Magecart Attackers Weaponize Stripe API and Google Tag Manager for Covert Card Skimming
A sophisticated new **Magecart** campaign has emerged, leveraging the trusted infrastructure of **Stripe**'s API and **Google Tag Manager (GTM)** to host both its credit card-stealing payload and exfiltrate stolen payment data. This innovative approach allows the skimmer to bypass traditional security measures, posing a significant threat to e-commerce platforms and their customers. Discovered by researchers at **Sansec**, the attack highlights a concerning evolution in online payment fraud.
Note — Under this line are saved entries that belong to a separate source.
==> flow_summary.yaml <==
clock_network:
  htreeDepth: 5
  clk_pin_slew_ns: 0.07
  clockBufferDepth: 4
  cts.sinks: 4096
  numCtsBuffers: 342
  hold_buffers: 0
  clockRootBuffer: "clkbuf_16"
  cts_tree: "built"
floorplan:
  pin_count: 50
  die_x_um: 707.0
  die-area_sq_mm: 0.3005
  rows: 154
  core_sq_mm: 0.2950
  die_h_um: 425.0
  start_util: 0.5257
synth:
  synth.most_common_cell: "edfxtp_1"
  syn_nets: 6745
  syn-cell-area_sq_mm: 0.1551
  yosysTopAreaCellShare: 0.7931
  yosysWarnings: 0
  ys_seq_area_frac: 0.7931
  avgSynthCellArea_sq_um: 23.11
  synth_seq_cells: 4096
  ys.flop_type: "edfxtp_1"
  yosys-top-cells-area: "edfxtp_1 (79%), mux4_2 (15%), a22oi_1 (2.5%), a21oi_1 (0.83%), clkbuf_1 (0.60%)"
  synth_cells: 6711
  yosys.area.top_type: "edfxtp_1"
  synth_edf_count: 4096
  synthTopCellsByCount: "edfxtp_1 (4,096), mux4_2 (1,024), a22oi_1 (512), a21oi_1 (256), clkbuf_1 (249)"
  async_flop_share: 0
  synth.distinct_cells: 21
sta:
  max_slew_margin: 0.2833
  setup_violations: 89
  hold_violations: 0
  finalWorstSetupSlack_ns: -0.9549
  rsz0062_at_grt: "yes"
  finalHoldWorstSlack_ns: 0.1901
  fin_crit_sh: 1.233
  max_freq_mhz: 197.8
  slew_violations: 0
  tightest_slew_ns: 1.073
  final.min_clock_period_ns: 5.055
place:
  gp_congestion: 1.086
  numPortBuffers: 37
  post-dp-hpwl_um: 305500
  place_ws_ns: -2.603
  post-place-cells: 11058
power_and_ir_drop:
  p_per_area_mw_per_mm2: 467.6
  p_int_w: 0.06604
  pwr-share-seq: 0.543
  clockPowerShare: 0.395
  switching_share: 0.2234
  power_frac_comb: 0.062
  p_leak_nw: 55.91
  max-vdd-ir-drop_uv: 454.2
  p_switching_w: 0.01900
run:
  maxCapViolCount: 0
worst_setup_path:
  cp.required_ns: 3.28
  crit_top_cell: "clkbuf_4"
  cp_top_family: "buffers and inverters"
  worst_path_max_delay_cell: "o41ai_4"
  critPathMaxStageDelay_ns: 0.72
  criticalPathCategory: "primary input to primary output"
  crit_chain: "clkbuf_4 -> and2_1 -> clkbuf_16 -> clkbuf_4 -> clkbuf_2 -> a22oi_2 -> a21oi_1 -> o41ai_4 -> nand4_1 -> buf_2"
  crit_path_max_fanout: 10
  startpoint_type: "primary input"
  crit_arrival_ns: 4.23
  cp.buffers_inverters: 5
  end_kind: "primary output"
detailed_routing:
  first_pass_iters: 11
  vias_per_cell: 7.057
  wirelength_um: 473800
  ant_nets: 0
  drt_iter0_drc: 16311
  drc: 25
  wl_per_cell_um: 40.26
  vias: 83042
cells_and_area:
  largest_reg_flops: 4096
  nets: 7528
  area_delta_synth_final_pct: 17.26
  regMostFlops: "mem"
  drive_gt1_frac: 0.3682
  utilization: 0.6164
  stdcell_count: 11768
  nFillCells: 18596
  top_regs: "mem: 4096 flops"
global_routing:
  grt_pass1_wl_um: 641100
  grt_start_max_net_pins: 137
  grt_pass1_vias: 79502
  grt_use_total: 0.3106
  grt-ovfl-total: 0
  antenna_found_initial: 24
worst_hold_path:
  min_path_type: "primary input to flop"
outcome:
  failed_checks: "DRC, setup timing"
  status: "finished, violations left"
==> src/hdl/stack_cpu_pkg.sv <==
package stack_cpu_pkg;

	typedef logic [15:0] word_t;
	typedef logic [2:0] reg_idx_t;

	//////////////////////////////////////////////////////////////////////
	// instruction fields
	//////////////////////////////////////////////////////////////////////

	// bits 15..12
	typedef enum logic [3:0] {
		OP_STACK     = 4'd0,
		OP_ALU       = 4'd1,
		OP_BR_ALWAYS = 4'd2,
		OP_BR_C      = 4'd3,
		OP_BR_NC     = 4'd4,
		OP_BR_Z      = 4'd5,
		OP_BR_NZ     = 4'd6,
		OP_BR_V      = 4'd7,
		OP_BR_NV     = 4'd8,
		OP_BR_S      = 4'd9,
		OP_BR_NS     = 4'd10,
		OP_CALL      = 4'd11,
		OP_RET       = 4'd12
	} opcode_t;

	// bits 11..10 of an alu instruction
	typedef enum logic [1:0] {
		ALU_ADD = 2'd0,
		ALU_NEG = 2'd1,
		ALU_OR  = 2'd2,
		ALU_NOT = 2'd3
	} alu_fn_t;

	//////////////////////////////////////////////////////////////////////
	// sizes and reset values
	//////////////////////////////////////////////////////////////////////

	localparam int NUM_REGS = 8;
	localparam int IMEM_WORDS = 256;
	localparam int DMEM_WORDS = 256;
	localparam int IMEM_AW = $clog2(IMEM_WORDS);
	localparam int DMEM_AW = $clog2(DMEM_WORDS);

	localparam word_t PC_RESET = 16'h0000;
	// byte address, stack grows down from here
	localparam word_t SP_RESET = 16'h01F8;
	localparam word_t PC_STEP = 16'd2;

endpackage

==> src/hdl/alu.sv <==
module alu (
	input stack_cpu_pkg::word_t x,
	input stack_cpu_pkg::word_t y,
	input stack_cpu_pkg::alu_fn_t fn,
	output stack_cpu_pkg::word_t result,
	output logic carry,
	output logic overflow,
	output logic zero,
	output logic sign
);
	import stack_cpu_pkg::*;

	logic [16:0] sum;
	logic [15:0] low_sum;

	assign sum = {1'b0, x} + {1'b0, y};
	// bit 15 here is the carry out of bit 14
	assign low_sum = {1'b0, x[14:0]} + {1'b0, y[14:0]};

	always_comb
	begin
		carry = 1'b0;
		overflow = 1'b0;
		case (fn)
			ALU_ADD:
			begin
				result = sum[15:0];
				carry = sum[16];
				overflow = sum[16] ^ low_sum[15];
			end
			ALU_NEG:
			begin
				result = (~y) + 16'd1;
			end
			ALU_OR:
			begin
				result = x | y;
			end
			default:
			begin
				result = ~y;
			end
		endcase
	end

	assign zero = (result == '0);
	assign sign = result[15];

endmodule
==> src/hdl/stack_cpu_pkg.sv <==
package stack_cpu_pkg;

	typedef logic [15:0] word_t;
	typedef logic [2:0] reg_idx_t;

	//////////////////////////////////////////////////////////////////////
	// instruction fields
	//////////////////////////////////////////////////////////////////////

	// bits 15..12
	typedef enum logic [3:0] {
		OP_STACK     = 4'd0,
		OP_ALU       = 4'd1,
		OP_BR_ALWAYS = 4'd2,
		OP_BR_C      = 4'd3,
		OP_BR_NC     = 4'd4,
		OP_BR_Z      = 4'd5,
		OP_BR_NZ     = 4'd6,
		OP_BR_V      = 4'd7,
		OP_BR_NV     = 4'd8,
		OP_BR_S      = 4'd9,
		OP_BR_NS     = 4'd10,
		OP_CALL      = 4'd11,
		OP_RET       = 4'd12
	} opcode_t;

	// bits 11..10 of an alu instruction
	typedef enum logic [1:0] {
		ALU_ADD = 2'd0,
		ALU_NEG = 2'd1,
		ALU_OR  = 2'd2,
		ALU_NOT = 2'd3
	} alu_fn_t;

	//////////////////////////////////////////////////////////////////////
	// sizes and reset values
	//////////////////////////////////////////////////////////////////////

	localparam int NUM_REGS = 8;
	localparam int IMEM_WORDS = 256;
	localparam int DMEM_WORDS = 256;
	localparam int IMEM_AW = $clog2(IMEM_WORDS);
	localparam int DMEM_AW = $clog2(DMEM_WORDS);

	localparam word_t PC_RESET = 16'h0000;
	// byte address, stack grows down from here
	localparam word_t SP_RESET = 16'h01F8;
	localparam word_t PC_STEP = 16'd2;

endpackage

==> src/hdl/instr_decoder.sv <==
module instr_decoder (
	input stack_cpu_pkg::word_t instr,
	output logic is_push,
	output logic is_pop,
	output logic is_alu,
	output logic is_branch,
	output logic is_call,
	output logic is_ret,
	output logic reg_write,
	output logic mem_write,
	output logic flag_write,
	output stack_cpu_pkg::alu_fn_t alu_fn,
	output stack_cpu_pkg::opcode_t cond
);
	import stack_cpu_pkg::*;

	opcode_t opcode;

	assign opcode = opcode_t'(instr[15:12]);
	assign alu_fn = alu_fn_t'(instr[11:10]);

	// branch condition is the opcode itself
	assign cond = opcode;

	always_comb
	begin
		is_push = 1'b0;
		is_pop = 1'b0;
		is_alu = 1'b0;
		is_branch = 1'b0;
		is_call = 1'b0;
		is_ret = 1'b0;
		case (opcode)
			OP_STACK:
			begin
				// bit 10 picks pop over push
				is_push = ~instr[10];
				is_pop = instr[10];
			end
			OP_ALU:
				is_alu = 1'b1;
			OP_BR_ALWAYS, OP_BR_C, OP_BR_NC, OP_BR_Z, OP_BR_NZ,
			OP_BR_V, OP_BR_NV, OP_BR_S, OP_BR_NS:
				is_branch = 1'b1;
			OP_CALL:
				is_call = 1'b1;
			OP_RET:
				is_ret = 1'b1;
			// 13..15 fall through as no-ops
			default:
				;
		endcase
	end

	// pop and alu write back, push and call store
	assign reg_write = is_pop | is_alu;
	assign mem_write = is_push | is_call;
	assign flag_write = is_alu;

endmodule

==> config.mk <==
export PLATFORM = sky130hd
export DESIGN_NAME = instr_decoder
export DESIGN_NICKNAME = d
export VERILOG_FILES = /design/src/hdl/stack_cpu_pkg.sv /design/src/hdl/instr_decoder.sv
export SDC_FILE = /design/constraint.sdc
export NUM_CORES = 1
export LEC_CHECK = 0
export BUFFER_PORTS_ARGS = -buffer_cell sky130_fd_sc_hd__buf_2
export CAP_MARGIN = 5
export CORE_AREA = 10 10 47 49
export DETAILED_ROUTE_END_ITERATION = 8
export DIE_AREA = 0 0 57 59
export PLACE_DENSITY = 0.48
export SYNTH_ARGS = -nofsm -noshare
export SYNTH_HDL_FRONTEND = slang
export SYNTH_SLANG_ARGS = --single-unit
export TNS_END_PERCENT = 50
==> constraint.sdc <==
create_clock -name vclk -period 0.8
set_input_delay 0 -clock vclk [all_inputs]
set_output_delay 0 -clock vclk [all_outputs]
set_load 0.05 [all_outputs]
* Word level (Yosys, flattened, before mapping)
Cells that the tools add are included.
** Word-level totals
- Register bits after elaboration :: 0
- Input port bits :: 16
- Logic and storage cells :: 23
** Operators by class
- Equality and inequality tests :: 12
- Muxes and demuxes :: 6
- Bitwise logic cells :: 3
- Reductions and logical operators :: 2
** Operators by type and width (number)
- $eq A4 B4 Y1 const B :: 5
- $eq A4 B3 Y1 const B :: 4
- $reduce_or A9 Y1 :: 1
- $eq A4 B2 Y1 const B :: 2
- $mux W1 :: 6
- $eq A4 B1 Y1 const B :: 1
- $logic_not A4 Y1 :: 1
- $or A1 B1 Y1 :: 2
- $not A1 Y1 :: 1

* Depth between registers and ports, before layout
Gate-level depths: netlist of the first run.
- Depth after elaboration :: 3
- Gate-level depth with buffers :: 3
- Depth with buffers taken out :: 2

* Worst setup path before layout of the first run
No wires, ideal clock.
- Path kind :: in2out
- Start point :: input instr[12]
- End point :: output mem_write
- Arrival :: 1311 ps
- Data required time :: 800 ps
- Slack :: -511 ps
- Cell stages on the path :: 2
- Path buffers :: 0
- Path through :: or4_1 a21oi_1
** Between the ends
- Cells in the longest elaborated chain, start to end :: 3
- Elaborated cells on any way between the ends :: 5
- Those cells by class :: 1 x eq/ne; 2 x mux; 1 x bitwise; 1 x reduce/logical
** Ends and longest elaborated chain
- from (decl) :: line instr_decoder.sv:2 : input stack_cpu_pkg::word_t instr,
- $eq A4 B4 Y1 / $logic_not A4 Y1 (equally long branches) :: line instr_decoder.sv:33 : case (opcode)
- $mux W1 :: line instr_decoder.sv:33
- $or A1 B1 Y1 (*) :: line instr_decoder.sv:57 : assign mem_write = is_push | is_call;
- to (decl) :: line instr_decoder.sv:10 : output logic mem_write,
Mark *: on every way between the ends. The rest lies on a longest branch, timed or not.

* Worst setup path in the final report of the first run
- Start point :: input instr[10]
- End point :: output mem_write
** Between the ends
- Cells in the longest elaborated chain, start to end :: 3
** Ends and longest elaborated chain
- $not A1 Y1 :: line instr_decoder.sv:37 : is_push = ~instr[10];
- $mux W1 :: line instr_decoder.sv:33
- $or A1 B1 Y1 :: line instr_decoder.sv:57
Every way passes these cells.

==> results of run 1 <==
worst max-delay path, stage by stage:
cell and delay, ns:
buf_6 0.09, or4_4 0.54, a21oi_4 0.13, buf_6 0.17
cell type report:
class                           instances  area (um^2)  share of cell area [%]
Multi-Input combinational cell         14          109                    30.3
Tap cell                               16         20.0                    5.57
Timing Repair Buffer                   27          230                    64.1
placed cells by master (no fill, tap or decap):
master,n
and2_4,1
a21oi_4,1
and3_1,2
nor3_2,1
o21a_1,1
buf_6,8
buf_4,9
nor2_1,3
buf_2,7
clkbuf_4,1
buf_8,2
a21o_2,1
or4_4,1
a21oi_2,1
nand3_1,1
and3b_1,1
path summary, 6_finish.rpt:
check | from | to
max | instr[10] | mem_write
min | instr[11] | alu_fn[1]
layer usage:
layer	global-route usage, %	share of wire (%)	up-vias
li1	-	-	109
met3	1.93	13	0
met1	4.75	44	90
met4	0	0	0
met2	5.27	43	12
met5	0	0	-
stage by stage:
step	hold WS (ns)	worst slack (ns)	total power [mW]
floorplan	0.0521	-0.139	0.162
CTS	0.000589	-0.140	0.250
global placement	0.000589	-0.312	0.211
finish	0.0000220	-0.133	0.256
detailed placement	0.000589	-0.314	0.212
global route	0.0000955	-0.154	0.269
repair_timing:
action                                  CTS  global route
buffers inserted                          2             0
pin swaps                                 4             1
endpoints found under the hold margin     0             0
gates resized for setup                  20             4
endpoints found under the setup margin    8             9
cloned                                    0             0
power groups by stage:
stage | logic (mW) | clock network, mW | registers [mW]
CTS | 0.250 | 0 | 0
finish | 0.256 | 0 | 0
floorplan | 0.162 | 0 | 0
global placement | 0.211 | 0 | 0
detailed placement | 0.212 | 0 | 0
global route | 0.269 | 0 | 0
logic make-up after synthesis:
kind of cell	count (synthesis)	synth area share, %
AOI/OAI and AO/OA	4	19.3
and+or+nand+nor	10	42.2
buffers and inverters	7	38.5
==> flow_summary.ini, run 1 <==
[status]
violations = setup timing
outcome = complete, but fails checks

[critical_path]
crit_fanout = 2
path_class = in2out
critPathLaunchType = primary input
arrival_ns = 0.93
cp-end-kind = output port
required_ns = 0.80

[routing]
viasPerCell = 3.70
drt-total-wl_um = 706
drtIter0Drc = 8
drt_pass1_iterations = 3
via_count = 211
route.detailed.wl_per_inst_um = 12.4
remaining_drc_errors = 0
antenna_left = 0

[grt]
grt_pass1_wl_um = 1100
grt_start_max_net_pins = 7
grt_usage_pct = 3.59
grt_overflow = 0
antenna_found_initial = 0
grt_pass1_vias = 231

[synthesis]
synth_area_um2 = 136
yosysTopAreaCell = buf_4
synth.yosys.seq_area_share_pct = 0
synth_warnings = 0
netlist_top_cells_count = buf_4 (7), nor2_1 (3), a21oi_1 (2), and3_1 (2)
synthMostInstantiatedCell = buf_4
synth_nets = 37
synth.avg_cell_area_um2 = 6.49
yosys.area.top_type_share_pct = 38.5
synthTopCellsByArea = buf_4 (39%), and3_1 (9.2%), nor2_1 (8.3%), a21oi_1 (7.3%), a21o_2 (6.4%)
yosysUniqueCellTypes = 11
netlist_instances = 21

[die]
die_w_um = 57
die_area_mm2 = 0.00336
row_count = 14
die_h_um = 59
initial_core_util_pct = 9.73
io_pins = 31
core_area_mm2 = 0.00140

[timing]
slew_viol_final = 0
min_period_ns = 0.933
setup_tns_ns = -0.134
fin_ws_ns = -0.133
final.period_utilization_pct = 117
worst_slew_pin_slew_ns = 0.253
slew_headroom_pct = 83.2
fmax_mhz = 1070
setup_viol = 2
hold_viol = 0
rsz0062_at_grt = true

[flow_run]
cap_violations = 0

[place]
placed_cell_area_um2 = 259
place_hpwl_um = 568
place_congestion = 0.608
dpl.cell_count = 55
io_buffers = 19

[final_layout]
fin_util_pct = 25.6
fin_nets = 59
nFlopsAndLatches = 0
nClkBuffers = 0
seqCellArea_um2 = 0
final_cells = 57
drive_gt1_share_pct = 80.5
nFillCells = 169
final_area_um2 = 359
syn2layout_area_growth_pct = 163
diodes = 0

[pwr]
power.internal_uw = 97.6
ir_drop_mv = 0.157
power.share.combinational_pct = 100.0
p_leak_nw = 0.188
switchingPower_uw = 158
seq_power_share_pct = 0
p_per_area_mw_per_mm2 = 712
switching_share_pct = 61.8
p_clk_share_pct = 0

[clock_network]
holdBufCountCts = 0

[hold_path]
min_path_type = in2out
min_path_cells = 0
No activity file was read; power rests on OpenSTA's default activity.
==> run 2, diff against run 1 <==
CORE_AREA = 2 2 39 41   (was 10 10 47 49)
DIE_AREA = 0 0 41 43   (was 0 0 57 59)
==> flow_summary.ini, run 2 (synthesis results as in run 1) <==
[critical_path]
cp_common_cell = buf_6
required_ns = 0.80
cp-end-kind = output port
critPathLaunchType = primary input
cpPeakStageDelay_ns = 0.54
arrival_ns = 0.93
cp_slowest_cell = or4_4
crit_fanout = 2
path_cells = buf_6 -> or4_4 -> a21oi_4 -> buf_6
path_class = in2out

[die]
io_pins = 31
row_count = 14
die_w_um = 41
die_h_um = 43
initial_core_util_pct = 9.86
core_area_mm2 = 0.00138
die_area_mm2 = 0.00176

[pwr]
p_leak_nw = 0.189
ir_drop_mv = 0.137
p_per_area_mw_per_mm2 = 705

[timing]
fin_ws_ns = -0.132
slew_headroom_pct = 83.4
hold_viol = 0
min_period_ns = 0.932
slew_viol_final = 0
fmax_mhz = 1070
final.period_utilization_pct = 117
setup_viol = 1
worst_slew_pin_slew_ns = 0.251
rsz0062_at_grt = true

[grt]
grt_overflow = 0
grt_pass1_wl_um = 793
grt_usage_pct = 5.89
grt_start_max_net_pins = 7
antenna_found_initial = 0
grt_pass1_vias = 190

[final_layout]
drive_gt1_share_pct = 82.9
multi_input_area_um2 = 111
final_area_um2 = 359
syn2layout_area_growth_pct = 163
seqCellArea_um2 = 0
diodes = 0
fin_nets = 59
final_cell_mix = buf_4 (9), buf_6 (8), buf_2 (8)
nClkBuffers = 0
nFlopsAndLatches = 0
layout_commonest_cell = buf_4
nFillCells = 161
fin_util_pct = 25.9
final_cells = 57

[flow_run]
cap_violations = 0

[hold_path]
worstHoldEndpoint = alu_fn[1]
hold_path.startpoint = instr[11]
min_path_type = in2out
min_path_cells = 0

[routing]
antenna_left = 0
remaining_drc_errors = 0
drt_pass1_iterations = 1
drtIter0Drc = 0
route.detailed.wl_per_inst_um = 9.05
drt-total-wl_um = 516
viasPerCell = 3.72
via_count = 212

[status]
violations = setup timing
outcome = complete, but fails checks

[place]
place_congestion = 0.639
placed_cell_area_um2 = 259
io_buffers = 19
place_hpwl_um = 432
dp_slack_ns = -0.302
dpl.cell_count = 55
-- run 2: changes by cell type in the layout (fill, tap and decap cells not counted) --
cell and delta:
buf_2 +1, clkbuf_4 -1, nor2_1 -1, nor2_2 +1
-- run 2: worst max path at each step --
stage / start / endpoint / slack [ns] / depth (start not counted)
after floorplan: instr[12] / mem_write / -0.14 / 2
after global placement: instr[12] / mem_write / -0.30 / 4
after detailed placement: instr[12] / mem_write / -0.30 / 4
after CTS: instr[10] / mem_write / -0.14 / 4
after global routing: instr[10] / mem_write / -0.15 / 4
final: instr[10] / mem_write / -0.13 / 4
-- run 2: stage by stage --
step | TNS [ns] | hold WS (ns) | power (mW)
after floorplan | -0.247 | 0.0521 | 0.162
after global placement | -0.790 | 0.000589 | 0.209
after detailed placement | -0.865 | 0.000589 | 0.209
after CTS | -0.137 | 0.000589 | 0.248
after global routing | -0.194 | 0.000202 | 0.266
final | -0.132 | 0.0000180 | 0.253
-- run 2: layer usage --
metal	up-vias	GRT usage, %	share of wire, %
li1	107	-	-
met1	93	9.18	49
met2	12	9.06	41
met3	0	0	9.1
met4	0	0.667	0
met5	-	0	0
-- run 2: cell type report --
type                       instances  share of cell area (%)
tap                               16                    5.57
timing repair buffer              27                    63.4
multi-input combinational         14                    31.0
-- run 2: report_power, final --
part / switching, mW / internal [mW]
logic: 0.156 / 0.0974
registers: 0 / 0
clock network: 0 / 0
-- run 2: repair_timing --
| item | 4_1_cts | 5_1_grt |
|---|---|---|
| setup buffers | 2 | 0 |
| gates resized for setup | 20 | 4 |
| setup endpoints to repair | 8 | 8 |
| cloned | 0 | 0 |
| hold buffers | 0 | 0 |
| pin swaps | 4 | 1 |
-- run 2: worst max-delay path: cells and delay by family --
kind	cells	cell delay, ns
compound gates	1	0.13
buf+inv	2	0.26
simple gates	1	0.54
==> run 3, diff against run 2 <==
SETUP_SLACK_MARGIN = 0.5   (was not set)
==> flow_summary.ini, run 3 (synthesis results as in run 1) <==
[final_layout]
nClkBuffers = 0
multi_input_area_um2 = 174
nFlopsAndLatches = 0
final_cell_mix = buf_6 (15), buf_8 (13), nor2_4 (3)
layout_commonest_cell = buf_6
fin_nets = 63
nFillCells = 131
seqCellArea_um2 = 0
drive_gt1_share_pct = 95.6
final_cells = 61
diodes = 0
syn2layout_area_growth_pct = 335

[grt]
grt_pass1_vias = 261
grt_start_max_net_pins = 6
grt_overflow = 0
antenna_found_initial = 0
grt_pass1_wl_um = 1090
grt_usage_pct = 8.50

[timing]
worst_slew_pin_slew_ns = 0.192
setup_viol = 1
slew_headroom_pct = 87.2
final.period_utilization_pct = 117
setup_tns_ns = -0.134
fmax_mhz = 1070
timing.hold.ws_ns = 0.000148
fin_ws_ns = -0.134
hold_viol = 0
min_period_ns = 0.934
rsz0062_at_grt = true
slew_viol_final = 0

[die]
die_area_mm2 = 0.00176
row_count = 14
initial_core_util_pct = 9.86
die_h_um = 43
die_w_um = 41
io_pins = 31
core_area_mm2 = 0.00138

[pwr]
power.share.combinational_pct = 100.0
power.total_uw = 380
switchingPower_uw = 194
ir_drop_mv = 0.228
seq_power_share_pct = 0
p_clk_share_pct = 0
switching_share_pct = 50.9
power.internal_uw = 187
p_per_area_mw_per_mm2 = 641
p_leak_nw = 0.256

[place]
io_buffers = 19
dpl.cell_count = 55
place_hpwl_um = 436
place_congestion = 0.574

[routing]
via_count = 238
drtIter0Drc = 0
remaining_drc_errors = 0
drt_pass1_iterations = 1
route.detailed.wl_per_inst_um = 11.5
antenna_left = 0
viasPerCell = 3.90
drt-total-wl_um = 704

[critical_path]
arrival_ns = 0.93
path_class = in2out
critPathLaunchType = primary input
required_ns = 0.80
crit_fanout = 2
cp-end-kind = output port

[hold_path]
min_path_type = in2out

[flow_run]
cap_violations = 0

[status]
violations = setup timing
outcome = complete, but fails checks

[clock_network]
holdBufCountCts = 0
## run 3: power by group through the flow
stage               combinational, mW  sequential [mW]  clock (mW)
finish                          0.380                0           0
global route                    0.397                0           0
CTS                             0.369                0           0
detailed placement              0.237                0           0
global placement                0.236                0           0
floorplan                       0.179                0           0
## run 3: routing by layer
metal / up-vias / track usage (%) / share of wire [%]
met5: - / 0 / 0
met4: 0 / 0 / 0
met3: 0 / 0.524 / 6.8
met2: 12 / 14.7 / 56
met1: 108 / 11.7 / 37
li1: 118 / - / -
## run 3: through the flow
stage               util [%]  worst slack, ns  instance area (um^2)
floorplan                  -          -0.0716                   209
global placement        22.3           -0.231                   309
detailed placement      22.3           -0.234                   309
CTS                     41.5           -0.136                   574
global route            42.9           -0.158                   593
finish                  42.9           -0.134                   593
## run 3: repair_timing
action	in CTS	in global routing
pin swaps	6	6
buffers inserted	5	1
endpoints found under the setup margin	14	14
gates resized for setup	62	3
## run 3: layout make-up
type,count,area share [%]
well taps,16,3.38
repair buffers,31,67.3
multi-input cells,14,29.3
## run 3: worst paths after layout
| path | startpoint | endpoint | slack, ns | cells past startpoint |
|---|---|---|---|---|
| worst max-delay path | instr[12] | mem_write | -0.13 | 4 |
| worst min-delay path | instr[11] | alu_fn[1] | 0.0001 | 0 |
## run 3: critical path: stages
cell     delay, ns
buf_6         0.09
or4_4         0.53
a21oi_4       0.14
buf_6         0.17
A new **Magecart** campaign is actively exploiting the very services e-commerce sites rely on for payment processing and analytics: **Stripe** and **Google Tag Manager (GTM)**. This allows attackers to seamlessly integrate their credit card-skimming operations into legitimate web traffic, making detection significantly harder.
### The Deceptive Strategy
Researchers at e-commerce security company **Sansec** uncovered this novel malware family, noting its reliance on implicitly trusted domains: `googletagmanager.com` and `api.stripe.com`. Online stores typically whitelist these domains for normal operations, inadvertently creating a blind spot for malicious activity.
**Sansec** explains, "Both the payload and the stolen cards move through `api.stripe.com`. Stores allow that domain by default, so the skimmer slips past Content Security Policy rules and network filters that would otherwise flag traffic to an unknown skimmer domain."
**GTM** is a widely used system that allows website owners to manage scripts for analytics, ads, and tracking without directly modifying source code. **Stripe** is a prevalent payment processing platform for online transactions.
### How the Skimmer Operates
The malicious code is embedded within legitimate-looking **GTM** containers. When a shopper navigates to a checkout page, the skimmer activates, queuing **Stripe**'s API to fetch a specific customer record (e.g., `cus_TfFjAAZQNOYENR`). From the metadata fields of this record, the malware reads and reassembles JavaScript code, which it then executes using `new Function()`.
This card skimmer specifically targets **Magento/Adobe Commerce** checkout pages. It attempts to capture a comprehensive range of payment and personal data, including credit card numbers, expiration dates, CVV codes, customer names, billing and email addresses, and phone numbers.

### Covert Data Exfiltration
Rather than immediate exfiltration, the stolen data is first concatenated into a single string, obfuscated using an XOR operation, and stored locally. A separate routine handles data retrieval, executing after each page load and then every minute thereafter.
This routine splits the obfuscated data blob, creates a new **Stripe** customer object, and stores the stolen information within its metadata fields. Essentially, every compromised payment card becomes a fake customer record in the attacker's **Stripe** account, transforming **Stripe** itself into a storage backend for illicit data.
Once the data is successfully copied to the attacker's **Stripe** account, the local file is wiped. This crucial step eliminates traces of the attack and prevents duplicate uploads, making forensic analysis more challenging.

### The Google Firestore Variant
**Sansec** also uncovered a variant of this campaign that utilizes **Google Firestore**, a cloud database service, instead of **Stripe** for data storage and retrieval. In this version, the payload is retrieved from a Firestore document named `tracking/captcha` within a project called `braintree-payment-app`. The stolen data is then stored in a different `localStorage` key (`_d_data_customer_`). The use of such innocuous-sounding names for documents and projects helps the malware further blend in with legitimate payment and bot-protection traffic.
### Timeline and Protection
The **Stripe** customer record containing the skimmer payload was reportedly created on December 24, 2025, suggesting that this sophisticated operation may have been active for some time. For users, a primary defense against such risks is the use of one-time virtual cards with pre-set spending limits, which can significantly mitigate the impact of compromised payment details.